[YOUR INSTRUCTIONS] Reproduce each of the following records without any deviation.

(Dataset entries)
• • • • • • •

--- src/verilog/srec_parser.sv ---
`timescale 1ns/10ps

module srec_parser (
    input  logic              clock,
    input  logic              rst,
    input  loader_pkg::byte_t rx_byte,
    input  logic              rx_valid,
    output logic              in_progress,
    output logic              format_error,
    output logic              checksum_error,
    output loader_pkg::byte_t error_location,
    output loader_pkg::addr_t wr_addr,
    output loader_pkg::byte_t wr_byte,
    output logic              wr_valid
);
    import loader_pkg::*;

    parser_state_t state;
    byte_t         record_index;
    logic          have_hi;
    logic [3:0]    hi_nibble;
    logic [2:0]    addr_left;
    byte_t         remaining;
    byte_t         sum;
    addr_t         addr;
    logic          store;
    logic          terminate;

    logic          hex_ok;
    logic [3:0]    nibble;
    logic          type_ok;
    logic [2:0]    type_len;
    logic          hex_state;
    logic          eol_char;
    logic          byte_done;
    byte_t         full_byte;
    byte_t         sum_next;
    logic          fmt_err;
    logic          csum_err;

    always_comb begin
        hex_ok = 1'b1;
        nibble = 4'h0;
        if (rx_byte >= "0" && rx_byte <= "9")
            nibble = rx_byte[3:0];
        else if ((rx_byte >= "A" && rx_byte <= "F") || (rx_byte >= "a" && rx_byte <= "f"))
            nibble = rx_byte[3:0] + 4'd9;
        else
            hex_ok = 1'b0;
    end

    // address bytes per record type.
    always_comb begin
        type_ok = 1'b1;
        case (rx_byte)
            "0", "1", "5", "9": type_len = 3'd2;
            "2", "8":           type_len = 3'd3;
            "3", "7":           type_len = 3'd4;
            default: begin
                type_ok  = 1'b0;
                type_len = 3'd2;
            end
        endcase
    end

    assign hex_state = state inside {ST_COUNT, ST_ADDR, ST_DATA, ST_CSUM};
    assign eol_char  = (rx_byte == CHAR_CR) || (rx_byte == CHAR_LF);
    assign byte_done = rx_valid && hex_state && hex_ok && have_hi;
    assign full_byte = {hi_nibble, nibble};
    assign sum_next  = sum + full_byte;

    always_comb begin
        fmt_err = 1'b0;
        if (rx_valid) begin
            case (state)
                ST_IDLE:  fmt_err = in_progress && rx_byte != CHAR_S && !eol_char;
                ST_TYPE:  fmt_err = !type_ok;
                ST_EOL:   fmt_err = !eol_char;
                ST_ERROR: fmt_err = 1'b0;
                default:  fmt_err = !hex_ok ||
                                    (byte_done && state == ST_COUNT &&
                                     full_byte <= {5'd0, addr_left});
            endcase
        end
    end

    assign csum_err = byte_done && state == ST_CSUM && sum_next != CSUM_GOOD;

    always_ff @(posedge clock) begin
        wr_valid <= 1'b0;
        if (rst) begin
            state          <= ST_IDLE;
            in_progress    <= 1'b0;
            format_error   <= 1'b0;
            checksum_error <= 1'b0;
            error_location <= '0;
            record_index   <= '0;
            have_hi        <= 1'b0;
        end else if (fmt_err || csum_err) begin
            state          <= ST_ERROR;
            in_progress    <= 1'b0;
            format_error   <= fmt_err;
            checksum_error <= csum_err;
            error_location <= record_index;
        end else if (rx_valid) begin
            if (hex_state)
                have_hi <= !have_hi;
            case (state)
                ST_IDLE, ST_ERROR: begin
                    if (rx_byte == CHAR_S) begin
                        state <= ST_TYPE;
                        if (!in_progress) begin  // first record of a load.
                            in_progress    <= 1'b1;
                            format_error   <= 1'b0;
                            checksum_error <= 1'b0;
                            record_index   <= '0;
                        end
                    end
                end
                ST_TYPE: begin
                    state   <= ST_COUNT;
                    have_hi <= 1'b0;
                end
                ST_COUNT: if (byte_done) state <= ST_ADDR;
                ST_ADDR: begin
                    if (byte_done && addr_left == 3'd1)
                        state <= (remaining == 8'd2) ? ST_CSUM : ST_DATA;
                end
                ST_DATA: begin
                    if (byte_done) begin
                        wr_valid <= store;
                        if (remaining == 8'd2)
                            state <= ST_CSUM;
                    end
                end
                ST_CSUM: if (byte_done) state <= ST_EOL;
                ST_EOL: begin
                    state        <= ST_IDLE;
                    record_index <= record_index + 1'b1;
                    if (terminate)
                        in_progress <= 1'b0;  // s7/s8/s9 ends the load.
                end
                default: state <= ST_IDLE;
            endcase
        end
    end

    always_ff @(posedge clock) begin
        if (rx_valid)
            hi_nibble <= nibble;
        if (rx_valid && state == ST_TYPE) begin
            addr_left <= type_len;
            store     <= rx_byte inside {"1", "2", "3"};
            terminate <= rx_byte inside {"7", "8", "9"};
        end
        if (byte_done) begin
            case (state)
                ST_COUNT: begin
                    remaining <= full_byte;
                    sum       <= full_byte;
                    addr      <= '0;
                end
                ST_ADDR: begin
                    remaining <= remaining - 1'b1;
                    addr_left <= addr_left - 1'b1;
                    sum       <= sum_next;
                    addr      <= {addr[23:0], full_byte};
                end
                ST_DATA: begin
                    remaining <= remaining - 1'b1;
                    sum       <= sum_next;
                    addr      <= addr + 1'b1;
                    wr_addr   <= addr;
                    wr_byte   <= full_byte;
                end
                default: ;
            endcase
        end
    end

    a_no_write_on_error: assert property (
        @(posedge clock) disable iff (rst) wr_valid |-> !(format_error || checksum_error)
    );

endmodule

• • • • • • •

[ANSWER TO THIS PROBLEM]
--- src/verilog/srec_parser.sv ---
`timescale 1ns/10ps

module srec_parser (
    input  logic              clock,
    input  logic              rst,
    input  loader_pkg::byte_t rx_byte,
    input  logic              rx_valid,
    output logic              in_progress,
    output logic              format_error,
    output logic              checksum_error,
    output loader_pkg::byte_t error_location,
    output loader_pkg::addr_t wr_addr,
    output loader_pkg::byte_t wr_byte,
    output logic              wr_valid
);
    import loader_pkg::*;

    parser_state_t state;
    byte_t         record_index;
    logic          have_hi;
    logic [3:0]    hi_nibble;
    logic [2:0]    addr_left;
    byte_t         remaining;
    byte_t         sum;
    addr_t         addr;
    logic          store;
    logic          terminate;

    logic          hex_ok;
    logic [3:0]    nibble;
    logic          type_ok;
    logic [2:0]    type_len;
    logic          hex_state;
    logic          eol_char;
    logic          byte_done;
    byte_t         full_byte;
    byte_t         sum_next;
    logic          fmt_err;
    logic          csum_err;

    always_comb begin
        hex_ok = 1'b1;
        nibble = 4'h0;
        if (rx_byte >= "0" && rx_byte <= "9")
            nibble = rx_byte[3:0];
        else if ((rx_byte >= "A" && rx_byte <= "F") || (rx_byte >= "a" && rx_byte <= "f"))
            nibble = rx_byte[3:0] + 4'd9;
        else
            hex_ok = 1'b0;
    end

    // address bytes per record type.
    always_comb begin
        type_ok = 1'b1;
        case (rx_byte)
            "0", "1", "5", "9": type_len = 3'd2;
            "2", "8":           type_len = 3'd3;
            "3", "7":           type_len = 3'd4;
            default: begin
                type_ok  = 1'b0;
                type_len = 3'd2;
            end
        endcase
    end

    assign hex_state = state inside {ST_COUNT, ST_ADDR, ST_DATA, ST_CSUM};
    assign eol_char  = (rx_byte == CHAR_CR) || (rx_byte == CHAR_LF);
    assign byte_done = rx_valid && hex_state && hex_ok && have_hi;
    assign full_byte = {hi_nibble, nibble};
    assign sum_next  = sum + full_byte;

    always_comb begin
        fmt_err = 1'b0;
        if (rx_valid) begin
            case (state)
                ST_IDLE:  fmt_err = in_progress && rx_byte != CHAR_S && !eol_char;
                ST_TYPE:  fmt_err = !type_ok;
                ST_EOL:   fmt_err = !eol_char;
                ST_ERROR: fmt_err = 1'b0;
                default:  fmt_err = !hex_ok ||
                                    (byte_done && state == ST_COUNT &&
                                     full_byte <= {5'd0, addr_left});
            endcase
        end
    end

    assign csum_err = byte_done && state == ST_CSUM && sum_next != CSUM_GOOD;

    always_ff @(posedge clock) begin
        wr_valid <= 1'b0;
        if (rst) begin
            state          <= ST_IDLE;
            in_progress    <= 1'b0;
            format_error   <= 1'b0;
            checksum_error <= 1'b0;
            error_location <= '0;
            record_index   <= '0;
            have_hi        <= 1'b0;
        end else if (fmt_err || csum_err) begin
            state          <= ST_ERROR;
            in_progress    <= 1'b0;
            format_error   <= fmt_err;
            checksum_error <= csum_err;
            error_location <= record_index;
        end else if (rx_valid) begin
            if (hex_state)
                have_hi <= !have_hi;
            case (state)
                ST_IDLE, ST_ERROR: begin
                    if (rx_byte == CHAR_S) begin
                        state <= ST_TYPE;
                        if (!in_progress) begin  // first record of a load.
                            in_progress    <= 1'b1;
                            format_error   <= 1'b0;
                            checksum_error <= 1'b0;
                            record_index   <= '0;
                        end
                    end
                end
                ST_TYPE: begin
                    state   <= ST_COUNT;
                    have_hi <= 1'b0;
                end
                ST_COUNT: if (byte_done) state <= ST_ADDR;
                ST_ADDR: begin
                    if (byte_done && addr_left == 3'd1)
                        state <= (remaining == 8'd2) ? ST_CSUM : ST_DATA;
                end
                ST_DATA: begin
                    if (byte_done) begin
                        wr_valid <= store;
                        if (remaining == 8'd2)
                            state <= ST_CSUM;
                    end
                end
                ST_CSUM: if (byte_done) state <= ST_EOL;
                ST_EOL: begin
                    state        <= ST_IDLE;
                    record_index <= record_index + 1'b1;
                    if (terminate)
                        in_progress <= 1'b0;  // s7/s8/s9 ends the load.
                end
                default: state <= ST_IDLE;
            endcase
        end
    end

    always_ff @(posedge clock) begin
        if (rx_valid)
            hi_nibble <= nibble;
        if (rx_valid && state == ST_TYPE) begin
            addr_left <= type_len;
            store     <= rx_byte inside {"1", "2", "3"};
            terminate <= rx_byte inside {"7", "8", "9"};
        end
        if (byte_done) begin
            case (state)
                ST_COUNT: begin
                    remaining <= full_byte;
                    sum       <= full_byte;
                    addr      <= '0;
                end
                ST_ADDR: begin
                    remaining <= remaining - 1'b1;
                    addr_left <= addr_left - 1'b1;
                    sum       <= sum_next;
                    addr      <= {addr[23:0], full_byte};
                end
                ST_DATA: begin
                    remaining <= remaining - 1'b1;
                    sum       <= sum_next;
                    addr      <= addr + 1'b1;
                    wr_addr   <= addr;
                    wr_byte   <= full_byte;
                end
                default: ;
            endcase
        end
    end

    a_no_write_on_error: assert property (
        @(posedge clock) disable iff (rst) wr_valid |-> !(format_error || checksum_error)
    );

endmodule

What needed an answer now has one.